Inconsistent Timing of Long-Acting Insulin Administration
Penalty
Summary
The deficiency involves the facility’s failure to administer long-acting insulin at consistent times in accordance with manufacturer instructions for two residents prescribed Lantus (a long-acting insulin). One resident had type 2 diabetes with diabetic polyneuropathy and long-term insulin use, with a care plan directing diabetes medications to be administered as ordered. The physician ordered Basaglar 62 units twice daily, which was transcribed on the March 2026 medication administration record (MAR) as Lantus 62 units twice daily with administration windows of 7:00 a.m.–11:00 a.m. and 7:00 p.m. (HS).
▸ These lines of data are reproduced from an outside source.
`config.mk`:
```
export PLATFORM = sky130hd
export DESIGN_NAME = t1_event_log_arbiter
export DESIGN_NICKNAME = d
export VERILOG_FILES = /design/src/rtl/t1_event_log_pkg.sv /design/src/rtl/t1_rr_pick.sv /design/src/rtl/t1_event_log_arbiter.sv
export SDC_FILE = /design/constraint.sdc
export NUM_CORES = 1
export LEC_CHECK = 0
export BUFFER_PORTS_ARGS = -buffer_cell sky130_fd_sc_hd__buf_2
export CORE_ASPECT_RATIO = 1.75
export CORE_UTILIZATION = 39
export CTS_BUF_LIST = sky130_fd_sc_hd__clkbuf_2
export DETAILED_ROUTE_END_ITERATION = 12
export HOLD_SLACK_MARGIN = 0.03
export PLACE_DENSITY = 0.66
export SLEW_MARGIN = 20
export SYNTH_ARGS = -nofsm -noshare
export SYNTH_HDL_FRONTEND = slang
export SYNTH_SLANG_ARGS = --single-unit
export TNS_END_PERCENT = 5
```
`constraint.sdc`:
```
create_clock -name clock -period 17.6 [get_ports clock]
set_input_delay 2.64 -clock clock [delete_from_list [all_inputs] [get_ports clock]]
set_output_delay 2.64 -clock clock [all_outputs]
set_load 0.02 [all_outputs]
```
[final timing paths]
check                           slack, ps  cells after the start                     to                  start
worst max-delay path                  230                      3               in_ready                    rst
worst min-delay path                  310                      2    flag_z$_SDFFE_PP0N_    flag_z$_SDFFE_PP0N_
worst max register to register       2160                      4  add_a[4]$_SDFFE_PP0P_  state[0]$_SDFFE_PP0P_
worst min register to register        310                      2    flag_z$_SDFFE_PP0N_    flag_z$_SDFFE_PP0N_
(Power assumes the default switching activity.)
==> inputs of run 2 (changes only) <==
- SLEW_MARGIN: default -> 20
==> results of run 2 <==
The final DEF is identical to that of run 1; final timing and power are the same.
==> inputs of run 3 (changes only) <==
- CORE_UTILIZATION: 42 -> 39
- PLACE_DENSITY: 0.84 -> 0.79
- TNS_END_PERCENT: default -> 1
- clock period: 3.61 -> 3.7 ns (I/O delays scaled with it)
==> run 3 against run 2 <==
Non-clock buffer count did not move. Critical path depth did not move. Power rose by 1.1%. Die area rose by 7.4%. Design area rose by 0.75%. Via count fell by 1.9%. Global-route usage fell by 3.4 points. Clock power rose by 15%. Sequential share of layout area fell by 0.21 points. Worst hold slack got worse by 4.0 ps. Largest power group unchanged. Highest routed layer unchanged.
[src/rtl/pu_cfg_table.sv]
// Layer configuration register file: one write port, one registered read port.
// Left without reset so it maps onto block/distributed RAM.
module pu_cfg_table #(
    parameter int DEPTH = 16,
    parameter int WIDTH = 124,
    localparam int AW   = $clog2(DEPTH)
) (
    input  logic             clk,
    input  logic             wr_en_i,
    input  logic [AW-1:0]    wr_addr_i,
    input  logic [WIDTH-1:0] wr_data_i,
    input  logic [AW-1:0]    rd_addr_i,
    output logic [WIDTH-1:0] rd_data_o
);

    logic [WIDTH-1:0] mem_q [DEPTH];
    logic [WIDTH-1:0] rd_data_q;

    always_ff @(posedge clk) begin
        if (wr_en_i) begin
            mem_q[wr_addr_i] <= wr_data_i;
        end
        rd_data_q <= mem_q[rd_addr_i];
    end

    assign rd_data_o = rd_data_q;

endmodule
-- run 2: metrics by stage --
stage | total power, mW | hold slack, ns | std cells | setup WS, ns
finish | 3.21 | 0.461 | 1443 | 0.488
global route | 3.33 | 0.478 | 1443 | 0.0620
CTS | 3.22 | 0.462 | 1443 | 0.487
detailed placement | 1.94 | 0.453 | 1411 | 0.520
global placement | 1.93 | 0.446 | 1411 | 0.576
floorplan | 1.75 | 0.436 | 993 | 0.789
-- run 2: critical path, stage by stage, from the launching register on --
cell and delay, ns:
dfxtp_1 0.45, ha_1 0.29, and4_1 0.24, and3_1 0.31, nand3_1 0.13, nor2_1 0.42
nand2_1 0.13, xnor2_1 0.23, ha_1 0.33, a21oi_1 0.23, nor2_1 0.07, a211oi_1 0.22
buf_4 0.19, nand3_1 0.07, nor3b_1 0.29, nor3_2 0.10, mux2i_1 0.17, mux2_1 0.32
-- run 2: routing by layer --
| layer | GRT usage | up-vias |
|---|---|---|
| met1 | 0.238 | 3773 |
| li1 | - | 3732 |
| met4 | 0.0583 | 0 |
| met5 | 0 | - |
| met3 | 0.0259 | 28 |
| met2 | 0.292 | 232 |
`config.mk`:
```
export PLATFORM = sky130hd
export DESIGN_NAME = run_ctrl
export DESIGN_NICKNAME = d
export VERILOG_FILES = /design/src/rtl/run_ctrl_pkg.sv /design/src/rtl/sat_counter.sv /design/src/rtl/run_ctrl.sv
export SDC_FILE = /design/constraint.sdc
export NUM_CORES = 1
export LEC_CHECK = 0
export BUFFER_PORTS_ARGS = -buffer_cell sky130_fd_sc_hd__buf_4
export CORE_UTILIZATION = 55
export CTS_BUF_LIST = sky130_fd_sc_hd__clkbuf_8
export DETAILED_ROUTE_END_ITERATION = 10
export PLACE_DENSITY_LB_ADDON = 0.3
export SETUP_SLACK_MARGIN = 0.1
export SLEW_MARGIN = 10
export SYNTH_ARGS = -nofsm -noshare
export SYNTH_HDL_FRONTEND = slang
export SYNTH_HIERARCHICAL = 1
export SYNTH_SLANG_ARGS = --single-unit
```
`constraint.sdc`:
```
create_clock -name clock -period 2.3 [get_ports clock]
set_input_delay 0.345 -clock clock [delete_from_list [all_inputs] [get_ports clock]]
set_output_delay 0.345 -clock clock [all_outputs]
set_load 0.01 [all_outputs]
```
`src/rtl/run_ctrl_pkg.sv`:
```
// Shared types and default constants for the run sequencer.
package run_ctrl_pkg;

    // Sequencer states; TIMEOUT is only reachable in the watchdog build.
    typedef enum logic [2:0] {
        StIdle,
        StReset,
        StRun,
        StDone,
        StTimeout
    } state_e;

    localparam int unsigned DefRstCyc = 2;
    localparam int unsigned DefCntW   = 16;
    localparam int unsigned DefMaxCyc = 4095;

endpackage

```
`src/rtl/sat_counter.sv`:
```
// Up-counter with synchronous clear that sticks at all-ones instead of wrapping.
module sat_counter #(
    parameter int unsigned WIDTH = 16
) (
    input  logic             clock,
    input  logic             reset,
    input  logic             clear,
    input  logic             enable,
    output logic [WIDTH-1:0] value
);

    logic [WIDTH-1:0] count_q;

    // Count register: reset/clear win, then saturating increment.
    always_ff @(posedge clock) begin
        if (reset || clear) begin
            count_q <= '0;
        end else if (enable && (count_q != {WIDTH{1'b1}})) begin
            count_q <= count_q + 1'b1;
        end
    end

    assign value = count_q;

endmodule

```
`src/rtl/run_ctrl.sv`:
```
// Run sequencer: turns a host go request into the core start protocol, holds the
// core for RST_CYC cycles, times the run and reports how it ended.
// Define RUN_CTRL_WATCHDOG_EN to compile in the MAX_CYC watchdog and TIMEOUT state.
module run_ctrl
    import run_ctrl_pkg::*;
#(
    parameter int unsigned RST_CYC = DefRstCyc,
    parameter int unsigned CNT_W   = DefCntW,
    parameter int unsigned MAX_CYC = DefMaxCyc
) (
    input  logic             clock,
    input  logic             reset,
    input  logic             go,
    input  logic             core_done,
    output logic             core_start,
    output logic             busy,
    output logic             finished,
    output logic             timeout,
    output logic [CNT_W-1:0] cycle_count
);

    // Phase counter holds RST_CYC-1 down to 0, so clog2(RST_CYC) bits suffice.
    localparam int unsigned PhW = (RST_CYC > 1) ? $clog2(RST_CYC) : 1;
    localparam logic [PhW-1:0] PhLoad = PhW'(RST_CYC - 1);

    state_e         state_q, state_d;
    logic [PhW-1:0] phase_q, phase_d;
    logic           finished_q, finished_d;
    logic           core_start_q, busy_q;
    logic           cnt_clear, cnt_en;

`ifdef RUN_CTRL_WATCHDOG_EN
    localparam logic [CNT_W-1:0] MaxCnt = CNT_W'(MAX_CYC);
    logic timeout_q, timeout_d;
`endif

    // Next-state, phase and status updates.
    always_comb begin
        state_d    = state_q;
        phase_d    = phase_q;
        finished_d = finished_q;
`ifdef RUN_CTRL_WATCHDOG_EN
        timeout_d  = timeout_q;
`endif
        cnt_clear  = 1'b0;
        cnt_en     = 1'b0;
        case (state_q)
            StIdle: begin
                if (go) begin
                    state_d    = StReset;
                    phase_d    = PhLoad;
                    finished_d = 1'b0;
`ifdef RUN_CTRL_WATCHDOG_EN
                    timeout_d  = 1'b0;
`endif
                    cnt_clear  = 1'b1;
                end
            end
            StReset: begin
                // core_done is stale here and deliberately ignored.
                if (phase_q == '0) begin
                    state_d = StRun;
                end else begin
                    phase_d = phase_q - 1'b1;
                end
            end
            StRun: begin
                if (core_done) begin
                    state_d    = StDone;
                    finished_d = 1'b1;
`ifdef RUN_CTRL_WATCHDOG_EN
                end else if (cycle_count == MaxCnt) begin
                    state_d   = StTimeout;
                    timeout_d = 1'b1;
`endif
                end else begin
                    cnt_en = 1'b1;
                end
            end
            StDone, StTimeout: begin
                // go must drop before another run can start.
                if (!go) begin
                    state_d = StIdle;
                end
            end
            default: begin
                state_d = StIdle;
            end
        endcase
    end

    // State and status registers; outputs are registered from the next state.
    always_ff @(posedge clock) begin
        if (reset) begin
            state_q      <= StIdle;
            phase_q      <= '0;
            finished_q   <= 1'b0;
            core_start_q <= 1'b1;
            busy_q       <= 1'b0;
        end else begin
            state_q      <= state_d;
            phase_q      <= phase_d;
            finished_q   <= finished_d;
            core_start_q <= (state_d != StRun);
            busy_q       <= (state_d == StReset) || (state_d == StRun);
        end
    end

`ifdef RUN_CTRL_WATCHDOG_EN
    // Sticky watchdog flag.
    always_ff @(posedge clock) begin
        if (reset) begin
            timeout_q <= 1'b0;
        end else begin
            timeout_q <= timeout_d;
        end
    end

    assign timeout = timeout_q;
`else
    assign timeout = 1'b0;
`endif

    sat_counter #(
        .WIDTH (CNT_W)
    ) u_cycle_cnt (
        .clock  (clock),
        .reset  (reset),
        .clear  (cnt_clear),
        .enable (cnt_en),
        .value  (cycle_count)
    );

    assign core_start = core_start_q;
    assign busy       = busy_q;
    assign finished   = finished_q;

endmodule
```
==> results of run 1 <==
flip-flops by register name, summed over array words and instances, names as in the netlist:
name	flops
core_start	1
busy	1
finished	1
u_cycle_cnt/value	16
state_q	3
phase_q	1
<file path="config.mk">
export PLATFORM = sky130hd
export DESIGN_NAME = mem_access_unit
export DESIGN_NICKNAME = d
export VERILOG_FILES = /design/src/rtl/mau_pkg.sv /design/src/rtl/mau_lane_merge.sv /design/src/rtl/mem_access_unit.sv
export SDC_FILE = /design/constraint.sdc
export NUM_CORES = 1
export LEC_CHECK = 0
export ABC_AREA = 1
export BUFFER_PORTS_ARGS = -buffer_cell sky130_fd_sc_hd__buf_2
export CELL_PAD_IN_SITES_DETAIL_PLACEMENT = 0
export CELL_PAD_IN_SITES_GLOBAL_PLACEMENT = 1
export CORE_ASPECT_RATIO = 0.7
export CORE_UTILIZATION = 34
export CTS_CLUSTER_SIZE = 16
export DETAILED_ROUTE_END_ITERATION = 16
export PLACE_DENSITY = 0.84
export SYNTH_ARGS = -nofsm -noshare
export SYNTH_HDL_FRONTEND = slang
export SYNTH_SLANG_ARGS = --single-unit
</file>
<file path="constraint.sdc">
create_clock -name clk -period 8.5 [get_ports clk]
set_input_delay 1.7 -clock clk [delete_from_list [all_inputs] [get_ports clk]]
set_output_delay 1.7 -clock clk [all_outputs]
set_load 0.01 [all_outputs]
</file>
===== config.mk =====
export PLATFORM = sky130hd
export DESIGN_NAME = mf_accum
export DESIGN_NICKNAME = d
export VERILOG_FILES = /design/src/rtl/mf_pkg.sv /design/src/rtl/mf_accum_decode.sv /design/src/rtl/mf_accum.sv
export SDC_FILE = /design/constraint.sdc
export NUM_CORES = 1
export LEC_CHECK = 0
export CAP_MARGIN = 10
export CORE_ASPECT_RATIO = 0.9
export CORE_MARGIN = 3
export CORE_UTILIZATION = 49
export DETAILED_ROUTE_END_ITERATION = 16
export PLACE_DENSITY_LB_ADDON = 0.1
export SLEW_MARGIN = 5
export SYNTH_ARGS = -nofsm -noshare
export SYNTH_HDL_FRONTEND = slang
export SYNTH_HIERARCHICAL = 1
export SYNTH_SLANG_ARGS = --single-unit

===== constraint.sdc =====
create_clock -name clock -period 5.2 [get_ports clock]
set_input_delay 1.04 -clock clock [delete_from_list [all_inputs] [get_ports clock]]
set_output_delay 1.04 -clock clock [all_outputs]
set_load 0.02 [all_outputs]
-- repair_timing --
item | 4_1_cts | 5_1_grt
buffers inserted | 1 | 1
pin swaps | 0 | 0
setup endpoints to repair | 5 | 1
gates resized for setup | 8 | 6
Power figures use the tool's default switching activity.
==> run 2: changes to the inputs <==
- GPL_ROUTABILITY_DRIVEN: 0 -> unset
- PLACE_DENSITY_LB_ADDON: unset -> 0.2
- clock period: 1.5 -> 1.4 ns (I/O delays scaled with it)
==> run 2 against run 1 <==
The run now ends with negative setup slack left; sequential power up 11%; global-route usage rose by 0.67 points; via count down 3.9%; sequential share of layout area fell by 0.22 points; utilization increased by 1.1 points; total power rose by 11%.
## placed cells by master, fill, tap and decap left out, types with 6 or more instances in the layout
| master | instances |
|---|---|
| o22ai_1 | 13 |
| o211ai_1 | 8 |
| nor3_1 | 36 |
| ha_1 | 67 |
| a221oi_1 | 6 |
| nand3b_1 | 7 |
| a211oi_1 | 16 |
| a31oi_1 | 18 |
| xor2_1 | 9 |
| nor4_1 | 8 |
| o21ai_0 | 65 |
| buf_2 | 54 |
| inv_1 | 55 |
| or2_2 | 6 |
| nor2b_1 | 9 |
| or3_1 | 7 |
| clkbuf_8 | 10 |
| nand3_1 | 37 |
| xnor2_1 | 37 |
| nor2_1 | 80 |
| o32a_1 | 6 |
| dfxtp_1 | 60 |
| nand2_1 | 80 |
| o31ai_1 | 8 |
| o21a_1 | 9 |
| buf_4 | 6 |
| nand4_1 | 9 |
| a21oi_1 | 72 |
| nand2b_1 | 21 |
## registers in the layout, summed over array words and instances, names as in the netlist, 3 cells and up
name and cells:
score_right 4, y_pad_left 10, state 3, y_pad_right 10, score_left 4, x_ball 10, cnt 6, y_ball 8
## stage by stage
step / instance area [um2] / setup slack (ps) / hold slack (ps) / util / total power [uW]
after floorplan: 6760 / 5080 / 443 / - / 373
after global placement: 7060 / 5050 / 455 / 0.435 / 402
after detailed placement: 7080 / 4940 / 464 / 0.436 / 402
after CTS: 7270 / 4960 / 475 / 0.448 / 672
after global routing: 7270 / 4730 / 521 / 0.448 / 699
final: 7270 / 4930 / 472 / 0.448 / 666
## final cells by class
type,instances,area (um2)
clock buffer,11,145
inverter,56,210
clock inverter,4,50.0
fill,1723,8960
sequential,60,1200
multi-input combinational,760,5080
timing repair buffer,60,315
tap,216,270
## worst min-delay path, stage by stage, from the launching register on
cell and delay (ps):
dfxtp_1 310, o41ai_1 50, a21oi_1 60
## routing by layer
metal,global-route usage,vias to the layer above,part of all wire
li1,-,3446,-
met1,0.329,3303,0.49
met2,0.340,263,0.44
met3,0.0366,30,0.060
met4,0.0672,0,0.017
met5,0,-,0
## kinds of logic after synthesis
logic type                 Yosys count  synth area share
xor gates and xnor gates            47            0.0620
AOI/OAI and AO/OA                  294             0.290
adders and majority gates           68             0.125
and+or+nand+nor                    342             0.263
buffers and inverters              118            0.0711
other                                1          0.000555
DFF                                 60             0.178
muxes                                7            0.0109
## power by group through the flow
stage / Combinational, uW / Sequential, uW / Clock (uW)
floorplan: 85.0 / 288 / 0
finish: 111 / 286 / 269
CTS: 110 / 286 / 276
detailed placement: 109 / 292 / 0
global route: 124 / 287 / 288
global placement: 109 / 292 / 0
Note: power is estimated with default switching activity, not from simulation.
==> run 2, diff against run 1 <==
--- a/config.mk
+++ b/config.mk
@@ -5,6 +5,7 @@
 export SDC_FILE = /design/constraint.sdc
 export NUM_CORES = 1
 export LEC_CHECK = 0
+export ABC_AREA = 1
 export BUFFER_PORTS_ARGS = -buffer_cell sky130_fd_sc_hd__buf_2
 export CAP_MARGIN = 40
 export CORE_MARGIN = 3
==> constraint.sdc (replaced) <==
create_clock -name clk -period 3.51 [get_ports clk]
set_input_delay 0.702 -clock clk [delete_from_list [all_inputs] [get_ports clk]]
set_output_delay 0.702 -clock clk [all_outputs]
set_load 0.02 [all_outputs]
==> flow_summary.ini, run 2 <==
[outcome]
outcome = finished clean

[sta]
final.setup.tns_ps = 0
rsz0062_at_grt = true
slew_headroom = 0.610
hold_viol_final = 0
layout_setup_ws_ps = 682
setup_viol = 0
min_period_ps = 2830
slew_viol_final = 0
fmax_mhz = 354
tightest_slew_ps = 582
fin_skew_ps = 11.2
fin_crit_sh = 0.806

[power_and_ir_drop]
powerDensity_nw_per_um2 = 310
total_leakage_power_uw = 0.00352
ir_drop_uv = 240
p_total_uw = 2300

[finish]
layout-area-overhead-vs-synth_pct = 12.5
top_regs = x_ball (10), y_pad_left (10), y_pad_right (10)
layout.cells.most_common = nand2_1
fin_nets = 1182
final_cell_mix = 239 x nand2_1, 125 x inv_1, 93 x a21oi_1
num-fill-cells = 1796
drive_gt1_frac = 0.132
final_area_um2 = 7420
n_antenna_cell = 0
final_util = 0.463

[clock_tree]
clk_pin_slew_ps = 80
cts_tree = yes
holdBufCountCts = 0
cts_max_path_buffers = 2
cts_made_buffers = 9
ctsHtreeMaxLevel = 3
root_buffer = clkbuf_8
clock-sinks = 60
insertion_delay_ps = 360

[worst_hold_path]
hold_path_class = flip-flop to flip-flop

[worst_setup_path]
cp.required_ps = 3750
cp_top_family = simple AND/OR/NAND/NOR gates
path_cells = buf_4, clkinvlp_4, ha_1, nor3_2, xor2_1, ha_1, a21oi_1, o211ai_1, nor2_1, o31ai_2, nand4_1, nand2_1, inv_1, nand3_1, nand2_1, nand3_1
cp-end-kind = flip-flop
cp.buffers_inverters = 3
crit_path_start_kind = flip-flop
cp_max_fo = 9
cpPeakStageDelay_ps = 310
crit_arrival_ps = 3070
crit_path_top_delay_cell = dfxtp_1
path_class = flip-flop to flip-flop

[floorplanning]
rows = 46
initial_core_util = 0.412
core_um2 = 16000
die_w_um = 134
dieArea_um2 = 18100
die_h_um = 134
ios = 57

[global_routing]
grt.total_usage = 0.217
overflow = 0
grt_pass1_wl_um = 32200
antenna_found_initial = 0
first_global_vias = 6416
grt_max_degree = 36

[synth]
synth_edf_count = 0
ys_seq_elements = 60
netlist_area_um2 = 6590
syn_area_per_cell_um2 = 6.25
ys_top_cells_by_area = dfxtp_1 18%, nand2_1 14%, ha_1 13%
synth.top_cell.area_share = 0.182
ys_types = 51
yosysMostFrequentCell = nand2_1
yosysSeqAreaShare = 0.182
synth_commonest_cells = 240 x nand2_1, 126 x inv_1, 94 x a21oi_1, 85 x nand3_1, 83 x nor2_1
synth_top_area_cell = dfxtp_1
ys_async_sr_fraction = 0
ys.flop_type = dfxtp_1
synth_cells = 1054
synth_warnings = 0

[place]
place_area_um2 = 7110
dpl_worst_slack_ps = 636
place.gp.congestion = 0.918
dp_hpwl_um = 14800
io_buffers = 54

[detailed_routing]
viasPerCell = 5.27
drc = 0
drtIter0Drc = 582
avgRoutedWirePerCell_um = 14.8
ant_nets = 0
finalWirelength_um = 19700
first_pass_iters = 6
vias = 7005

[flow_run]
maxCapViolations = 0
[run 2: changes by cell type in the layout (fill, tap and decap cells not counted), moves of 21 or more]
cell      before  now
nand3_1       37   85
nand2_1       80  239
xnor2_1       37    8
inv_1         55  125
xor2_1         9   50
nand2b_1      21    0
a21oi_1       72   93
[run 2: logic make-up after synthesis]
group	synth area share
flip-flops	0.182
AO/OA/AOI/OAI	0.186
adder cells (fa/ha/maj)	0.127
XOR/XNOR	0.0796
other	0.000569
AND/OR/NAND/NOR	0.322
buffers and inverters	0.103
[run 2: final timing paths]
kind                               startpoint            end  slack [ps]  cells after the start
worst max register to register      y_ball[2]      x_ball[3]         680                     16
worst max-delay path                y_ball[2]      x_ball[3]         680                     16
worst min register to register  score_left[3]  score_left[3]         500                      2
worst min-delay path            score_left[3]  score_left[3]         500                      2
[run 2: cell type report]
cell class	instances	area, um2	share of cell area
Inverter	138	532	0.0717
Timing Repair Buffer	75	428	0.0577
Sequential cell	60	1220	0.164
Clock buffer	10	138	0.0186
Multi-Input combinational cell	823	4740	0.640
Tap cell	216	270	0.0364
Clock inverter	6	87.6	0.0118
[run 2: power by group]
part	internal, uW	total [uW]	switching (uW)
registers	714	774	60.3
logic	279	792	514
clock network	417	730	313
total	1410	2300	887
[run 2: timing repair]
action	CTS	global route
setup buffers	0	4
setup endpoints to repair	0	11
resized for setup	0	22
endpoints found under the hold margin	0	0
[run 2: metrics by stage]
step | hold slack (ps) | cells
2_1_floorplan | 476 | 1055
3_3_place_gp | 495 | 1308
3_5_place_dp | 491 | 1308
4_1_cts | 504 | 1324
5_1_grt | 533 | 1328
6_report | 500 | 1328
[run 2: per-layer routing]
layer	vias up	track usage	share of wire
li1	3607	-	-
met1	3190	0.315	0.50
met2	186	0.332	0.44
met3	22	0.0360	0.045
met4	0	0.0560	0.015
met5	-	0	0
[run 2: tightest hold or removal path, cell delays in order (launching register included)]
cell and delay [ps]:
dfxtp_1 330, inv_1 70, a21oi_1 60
The manufacturer’s package insert for Lantus states it may be taken at any time of day but must be taken at the same time every day. MAR review showed the evening doses were given at varying times, including examples such as 9:41 a.m. and 10:32 p.m., 9:17 a.m. and 9:43 p.m., 8:29 a.m. and 10:42 p.m., and 9:04 a.m. and 8:27 p.m., rather than at a consistent time. Another resident with type 2 diabetes, on a therapeutic diet and receiving insulin injections seven days per week, had a physician order for Lantus 20 units daily. The March 2026 MAR listed Lantus 20 units in the morning with an administration window of 7:00 a.m.–11:00 a.m., but actual administration times varied, including 8:27 a.m., 10:00 a.m., 8:52 a.m., 12:09 p.m., and 7:58 a.m. Staff interviews confirmed that long-acting insulin should be given at the same time every day for effectiveness, and that nurses transcribed orders using time windows when specific times were not provided. The RN nurse manager acknowledged that Lantus might be one medication where a specific time is preferred, and the DON stated that long-acting insulin orders are not always written with specific times unless the provider specifies one. The consulting pharmacist stated that long-acting insulin should be given with a very small window and that giving doses at different times daily could result in hyperglycemia or hypoglycemia and potentially ketoacidosis. The facility’s insulin administration policy described long-acting insulin characteristics but did not prevent the inconsistent timing documented on the MARs.